Five patients were diagnosed after 3 months of life. Two were diagnosed at 11 and 17 months, respectively, based on cryptorchidism with hypoplastic penis noted by a surgeon and psychomotor delay. The diagnosis had not been evoked in neonatology for these 2 infants. In the other 3 infants (43, 48 and 61), diagnosis was evoked in the neonatal period but the fluorescent in situ hybridization (FISH) tests were normal. Patient 43 had a mosaic UPD. The initial FISH test results were therefore normal. Further exploration with methylation analysis, comparative genomic hybridization (CGH), and single nucleotide polymorphism (SNP) array was then carried out, causing the delay in diagnosis, which was made at 6.5 months. For patients 48 and 61, diagnosis was made at 5 and 24 months, respectively, based on clinical features suggesting PWS.

Data on karyotypes were obtained for 49/61 infants. Karyotyping was performed for 42 infants and was normal for 33 (79%). Among the 9 abnormal karyotypes, 7 had DEL, one had an unbalanced 9;15 translocation, and one had a Robertsonian translocation that was subsequently diagnosed as UPD.

Announcement of the diagnosis

Data about announcing the diagnosis to parents were obtained for 47/61 infants. The diagnosis was announced by two physicians in 45% of the cases and in the presence of a geneticist and/or a neonatologist in 60% of the cases. The pediatric endocrinologist was present in 17% of the cases.

Neonatal care

The data indicated that 57/61 neonates (93%) had been hospitalized, 43 of them (75%) right after birth and 11 later on with a median delay of 5 days. Median hospital stay was 32 days. Data were missing for 3 patients. In this section, the number of infants analyzed is specified for each criterion because of differences in missing data.
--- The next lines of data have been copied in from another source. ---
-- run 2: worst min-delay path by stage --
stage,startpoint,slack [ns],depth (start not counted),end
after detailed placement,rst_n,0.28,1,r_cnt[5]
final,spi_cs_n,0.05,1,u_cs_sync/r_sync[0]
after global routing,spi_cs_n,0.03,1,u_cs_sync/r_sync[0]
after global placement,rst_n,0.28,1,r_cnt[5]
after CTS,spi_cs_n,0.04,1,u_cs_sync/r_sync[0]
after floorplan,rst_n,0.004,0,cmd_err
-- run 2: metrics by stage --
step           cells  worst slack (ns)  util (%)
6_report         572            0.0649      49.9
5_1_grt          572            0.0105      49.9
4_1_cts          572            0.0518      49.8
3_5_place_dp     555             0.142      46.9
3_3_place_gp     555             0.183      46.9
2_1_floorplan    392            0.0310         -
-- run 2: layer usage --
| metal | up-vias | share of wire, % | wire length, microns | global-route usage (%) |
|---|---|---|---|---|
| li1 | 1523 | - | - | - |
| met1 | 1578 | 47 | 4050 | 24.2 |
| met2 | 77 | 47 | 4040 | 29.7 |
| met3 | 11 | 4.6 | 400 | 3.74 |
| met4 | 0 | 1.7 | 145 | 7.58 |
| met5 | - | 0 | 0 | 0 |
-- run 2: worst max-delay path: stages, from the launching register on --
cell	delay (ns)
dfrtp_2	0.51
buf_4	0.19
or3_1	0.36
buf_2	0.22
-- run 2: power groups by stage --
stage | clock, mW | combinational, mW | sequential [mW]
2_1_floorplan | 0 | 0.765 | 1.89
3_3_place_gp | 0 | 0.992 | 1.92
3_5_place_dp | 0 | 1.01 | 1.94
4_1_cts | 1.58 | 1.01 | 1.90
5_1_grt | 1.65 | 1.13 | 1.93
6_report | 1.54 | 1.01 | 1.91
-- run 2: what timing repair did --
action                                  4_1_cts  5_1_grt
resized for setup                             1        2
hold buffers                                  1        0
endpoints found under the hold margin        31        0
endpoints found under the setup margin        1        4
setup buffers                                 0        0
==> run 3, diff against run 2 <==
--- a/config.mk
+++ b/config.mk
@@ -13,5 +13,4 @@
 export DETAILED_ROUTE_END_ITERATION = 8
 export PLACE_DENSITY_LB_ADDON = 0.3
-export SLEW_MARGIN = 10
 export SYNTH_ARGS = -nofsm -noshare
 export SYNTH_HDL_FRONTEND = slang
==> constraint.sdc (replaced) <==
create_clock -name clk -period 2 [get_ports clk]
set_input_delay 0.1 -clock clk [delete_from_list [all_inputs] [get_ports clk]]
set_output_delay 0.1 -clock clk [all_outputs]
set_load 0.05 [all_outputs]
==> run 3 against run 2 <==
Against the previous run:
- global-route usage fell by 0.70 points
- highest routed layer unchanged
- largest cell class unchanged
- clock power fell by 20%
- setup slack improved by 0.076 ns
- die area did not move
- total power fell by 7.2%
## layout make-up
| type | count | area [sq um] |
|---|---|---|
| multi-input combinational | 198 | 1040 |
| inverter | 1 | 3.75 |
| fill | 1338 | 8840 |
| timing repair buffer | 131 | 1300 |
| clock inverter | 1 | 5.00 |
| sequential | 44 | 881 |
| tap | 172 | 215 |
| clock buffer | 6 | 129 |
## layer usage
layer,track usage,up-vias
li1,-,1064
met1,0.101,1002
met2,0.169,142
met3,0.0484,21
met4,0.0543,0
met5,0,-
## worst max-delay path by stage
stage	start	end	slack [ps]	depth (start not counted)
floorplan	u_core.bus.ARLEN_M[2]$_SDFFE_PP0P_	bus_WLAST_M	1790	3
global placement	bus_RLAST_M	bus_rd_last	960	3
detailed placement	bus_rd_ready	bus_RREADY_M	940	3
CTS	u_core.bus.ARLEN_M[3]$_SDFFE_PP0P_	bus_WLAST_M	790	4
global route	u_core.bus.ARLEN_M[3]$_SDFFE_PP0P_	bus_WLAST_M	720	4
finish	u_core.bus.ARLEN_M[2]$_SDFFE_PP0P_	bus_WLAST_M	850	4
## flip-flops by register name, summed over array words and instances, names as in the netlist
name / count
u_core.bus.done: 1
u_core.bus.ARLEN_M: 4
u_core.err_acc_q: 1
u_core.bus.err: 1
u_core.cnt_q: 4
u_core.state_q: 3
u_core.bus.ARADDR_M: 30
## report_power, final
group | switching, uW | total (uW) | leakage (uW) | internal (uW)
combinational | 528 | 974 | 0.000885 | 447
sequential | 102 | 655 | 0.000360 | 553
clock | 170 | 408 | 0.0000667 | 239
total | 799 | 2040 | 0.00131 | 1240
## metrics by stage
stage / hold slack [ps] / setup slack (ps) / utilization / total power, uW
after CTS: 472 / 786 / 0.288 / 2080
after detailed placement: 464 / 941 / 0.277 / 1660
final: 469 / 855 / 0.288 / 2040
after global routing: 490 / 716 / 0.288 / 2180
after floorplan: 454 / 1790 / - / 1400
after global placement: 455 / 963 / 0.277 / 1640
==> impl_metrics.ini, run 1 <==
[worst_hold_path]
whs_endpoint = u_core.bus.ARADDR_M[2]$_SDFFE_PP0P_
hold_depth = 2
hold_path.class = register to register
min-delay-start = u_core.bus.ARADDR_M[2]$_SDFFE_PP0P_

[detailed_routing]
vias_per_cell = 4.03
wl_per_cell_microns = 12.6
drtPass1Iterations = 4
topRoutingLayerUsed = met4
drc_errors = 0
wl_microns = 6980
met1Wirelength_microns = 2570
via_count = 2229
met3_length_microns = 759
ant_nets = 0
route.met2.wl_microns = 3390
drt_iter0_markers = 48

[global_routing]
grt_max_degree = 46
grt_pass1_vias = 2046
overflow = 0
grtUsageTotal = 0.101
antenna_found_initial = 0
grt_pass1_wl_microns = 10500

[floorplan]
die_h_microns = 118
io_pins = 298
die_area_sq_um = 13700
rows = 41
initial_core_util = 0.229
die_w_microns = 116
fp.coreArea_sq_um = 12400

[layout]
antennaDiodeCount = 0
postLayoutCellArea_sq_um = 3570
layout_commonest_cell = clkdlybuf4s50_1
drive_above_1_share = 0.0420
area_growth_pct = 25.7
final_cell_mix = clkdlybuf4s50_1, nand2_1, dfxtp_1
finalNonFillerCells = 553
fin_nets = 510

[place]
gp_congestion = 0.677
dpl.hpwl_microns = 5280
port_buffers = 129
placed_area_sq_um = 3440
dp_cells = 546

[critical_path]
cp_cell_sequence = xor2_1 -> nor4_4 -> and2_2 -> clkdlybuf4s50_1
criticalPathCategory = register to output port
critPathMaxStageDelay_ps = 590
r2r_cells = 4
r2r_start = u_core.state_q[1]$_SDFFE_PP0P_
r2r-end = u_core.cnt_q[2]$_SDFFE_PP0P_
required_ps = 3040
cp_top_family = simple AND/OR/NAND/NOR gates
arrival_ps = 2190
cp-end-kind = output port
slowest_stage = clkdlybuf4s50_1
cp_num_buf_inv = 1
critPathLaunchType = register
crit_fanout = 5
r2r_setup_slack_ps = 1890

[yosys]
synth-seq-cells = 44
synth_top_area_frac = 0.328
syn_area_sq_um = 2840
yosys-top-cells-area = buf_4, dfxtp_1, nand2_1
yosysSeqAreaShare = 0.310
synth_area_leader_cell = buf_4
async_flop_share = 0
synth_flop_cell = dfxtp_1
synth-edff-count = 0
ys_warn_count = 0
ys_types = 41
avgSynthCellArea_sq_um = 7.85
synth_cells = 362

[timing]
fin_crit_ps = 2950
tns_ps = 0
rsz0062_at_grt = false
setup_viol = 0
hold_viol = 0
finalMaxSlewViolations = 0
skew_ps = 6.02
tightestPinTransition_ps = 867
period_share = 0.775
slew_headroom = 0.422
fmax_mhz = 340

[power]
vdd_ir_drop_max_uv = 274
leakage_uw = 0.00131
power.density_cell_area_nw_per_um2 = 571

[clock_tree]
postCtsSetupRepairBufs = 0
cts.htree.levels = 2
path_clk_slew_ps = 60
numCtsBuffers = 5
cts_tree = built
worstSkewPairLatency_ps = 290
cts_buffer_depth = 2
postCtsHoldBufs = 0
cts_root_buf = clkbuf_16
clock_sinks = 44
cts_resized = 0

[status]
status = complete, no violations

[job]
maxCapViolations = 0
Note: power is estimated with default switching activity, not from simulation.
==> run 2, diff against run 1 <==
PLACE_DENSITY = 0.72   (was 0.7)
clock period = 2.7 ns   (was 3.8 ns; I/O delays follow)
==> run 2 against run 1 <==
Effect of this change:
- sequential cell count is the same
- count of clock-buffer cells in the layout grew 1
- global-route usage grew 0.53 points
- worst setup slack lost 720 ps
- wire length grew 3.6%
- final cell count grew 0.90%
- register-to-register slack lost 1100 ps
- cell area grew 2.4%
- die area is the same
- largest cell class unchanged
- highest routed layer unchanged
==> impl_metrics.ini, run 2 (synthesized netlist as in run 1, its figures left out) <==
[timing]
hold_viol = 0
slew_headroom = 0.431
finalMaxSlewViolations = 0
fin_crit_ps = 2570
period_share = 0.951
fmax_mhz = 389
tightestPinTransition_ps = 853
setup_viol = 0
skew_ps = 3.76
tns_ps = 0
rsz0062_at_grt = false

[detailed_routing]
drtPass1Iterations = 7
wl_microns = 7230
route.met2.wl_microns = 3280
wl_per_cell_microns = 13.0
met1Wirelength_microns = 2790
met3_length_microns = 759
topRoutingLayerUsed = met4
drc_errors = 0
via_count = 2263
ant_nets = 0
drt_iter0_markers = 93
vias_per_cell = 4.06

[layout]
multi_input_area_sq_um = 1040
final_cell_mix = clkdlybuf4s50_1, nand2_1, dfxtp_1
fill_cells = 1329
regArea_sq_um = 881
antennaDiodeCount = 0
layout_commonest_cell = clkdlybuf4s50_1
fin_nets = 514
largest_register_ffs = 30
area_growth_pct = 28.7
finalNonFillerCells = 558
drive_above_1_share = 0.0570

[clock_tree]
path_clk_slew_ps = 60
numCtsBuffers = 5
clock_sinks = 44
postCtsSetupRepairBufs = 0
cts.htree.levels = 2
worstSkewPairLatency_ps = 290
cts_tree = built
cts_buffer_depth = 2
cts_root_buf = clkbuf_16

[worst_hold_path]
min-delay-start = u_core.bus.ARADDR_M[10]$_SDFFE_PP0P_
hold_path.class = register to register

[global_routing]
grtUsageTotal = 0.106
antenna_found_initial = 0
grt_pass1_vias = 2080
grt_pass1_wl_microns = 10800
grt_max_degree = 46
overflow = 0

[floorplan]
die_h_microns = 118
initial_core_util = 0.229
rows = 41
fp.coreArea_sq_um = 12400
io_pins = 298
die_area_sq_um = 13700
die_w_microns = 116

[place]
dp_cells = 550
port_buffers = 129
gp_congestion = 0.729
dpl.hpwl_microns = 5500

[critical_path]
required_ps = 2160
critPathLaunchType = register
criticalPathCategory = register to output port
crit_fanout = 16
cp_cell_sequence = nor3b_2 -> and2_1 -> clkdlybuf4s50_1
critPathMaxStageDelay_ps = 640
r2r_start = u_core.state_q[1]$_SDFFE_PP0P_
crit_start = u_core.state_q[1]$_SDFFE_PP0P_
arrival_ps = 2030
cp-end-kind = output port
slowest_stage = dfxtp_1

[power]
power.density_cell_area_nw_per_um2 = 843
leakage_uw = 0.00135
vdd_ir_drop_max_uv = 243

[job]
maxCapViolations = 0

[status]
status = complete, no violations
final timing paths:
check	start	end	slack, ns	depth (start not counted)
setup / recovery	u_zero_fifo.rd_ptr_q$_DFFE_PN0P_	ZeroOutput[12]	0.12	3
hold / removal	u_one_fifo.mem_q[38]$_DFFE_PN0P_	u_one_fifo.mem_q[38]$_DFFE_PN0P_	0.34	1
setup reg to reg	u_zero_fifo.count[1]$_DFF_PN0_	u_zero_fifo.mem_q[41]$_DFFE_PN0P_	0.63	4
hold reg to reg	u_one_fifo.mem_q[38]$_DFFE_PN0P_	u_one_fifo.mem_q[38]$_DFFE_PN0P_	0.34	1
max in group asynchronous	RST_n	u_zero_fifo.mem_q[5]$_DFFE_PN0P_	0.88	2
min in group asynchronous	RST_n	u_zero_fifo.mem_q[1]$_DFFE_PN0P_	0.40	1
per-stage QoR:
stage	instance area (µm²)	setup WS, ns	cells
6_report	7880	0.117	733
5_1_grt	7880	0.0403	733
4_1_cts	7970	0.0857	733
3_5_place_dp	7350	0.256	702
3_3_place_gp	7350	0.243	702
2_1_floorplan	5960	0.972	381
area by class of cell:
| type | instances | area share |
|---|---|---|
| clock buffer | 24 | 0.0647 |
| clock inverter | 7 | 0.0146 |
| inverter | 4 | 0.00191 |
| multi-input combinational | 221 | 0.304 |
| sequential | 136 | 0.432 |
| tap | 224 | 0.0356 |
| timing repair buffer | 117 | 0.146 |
$ cat config.mk
export PLATFORM = sky130hd
export DESIGN_NAME = fetch_mem_unit
export DESIGN_NICKNAME = d
export VERILOG_FILES = /design/src/rtl/fetch_mem_pkg.sv /design/src/rtl/fetch_mem_unit_flopenr.sv /design/src/rtl/fetch_mem_unit.sv
export SDC_FILE = /design/constraint.sdc
export NUM_CORES = 1
export LEC_CHECK = 0
export BUFFER_PORTS_ARGS = -buffer_cell sky130_fd_sc_hd__buf_2
export CAP_MARGIN = 10
export CORE_UTILIZATION = 42
export CTS_CLUSTER_DIAMETER = 100
export CTS_CLUSTER_SIZE = 16
export DETAILED_ROUTE_END_ITERATION = 8
export GPL_ROUTABILITY_DRIVEN = 0
export PLACE_DENSITY = 0.79
export SYNTH_ARGS = -nofsm -noshare
export SYNTH_HDL_FRONTEND = slang
export SYNTH_SLANG_ARGS = --single-unit
$ cat constraint.sdc
create_clock -name clk -period 1.7 [get_ports clk]
set_input_delay 0.17 -clock clk [delete_from_list [all_inputs] [get_ports clk]]
set_output_delay 0.17 -clock clk [all_outputs]
set_load 0.05 [all_outputs]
Feeding problems: Data about feeding were obtained for 55 newborns: 26 were completely or partially breastfed or fed with milk from the hospital milk bank for a median of 30 days (7.2; 156). Data about nasogastric tube (NGT) feeding were obtained for 58 newborns: 49 required NGT feeding for a median of 38 days (10; 150). No patient had a gastrostomy. Data on swallowing assessment by a swallowing specialist were obtained for 40 infants: 18 were assessed at a median age of 10 days (5.4; 30).

Hypotonia: We obtained data about physiotherapy during hospitalization for 42 infants: 32 received physiotherapy.

Respiratory problems: We obtained data about intubation for 49 newborns: 6 were intubated, and 67% of these infants were preterm. Median duration of intubation was 16 days (5.5; 34.5). Data about noninvasive ventilation were obtained for 42 newborns: 14 (33%) were treated with continuous positive airway pressure (CPAP), and 43% of these infants were preterm. The median duration of CPAP was 13.5 days (2.3; 96.6). Data about nasal oxygenotherapy were obtained for 49 newborns: 16 required it and 31% were preterm. The median duration was 5 days (1; 19.6).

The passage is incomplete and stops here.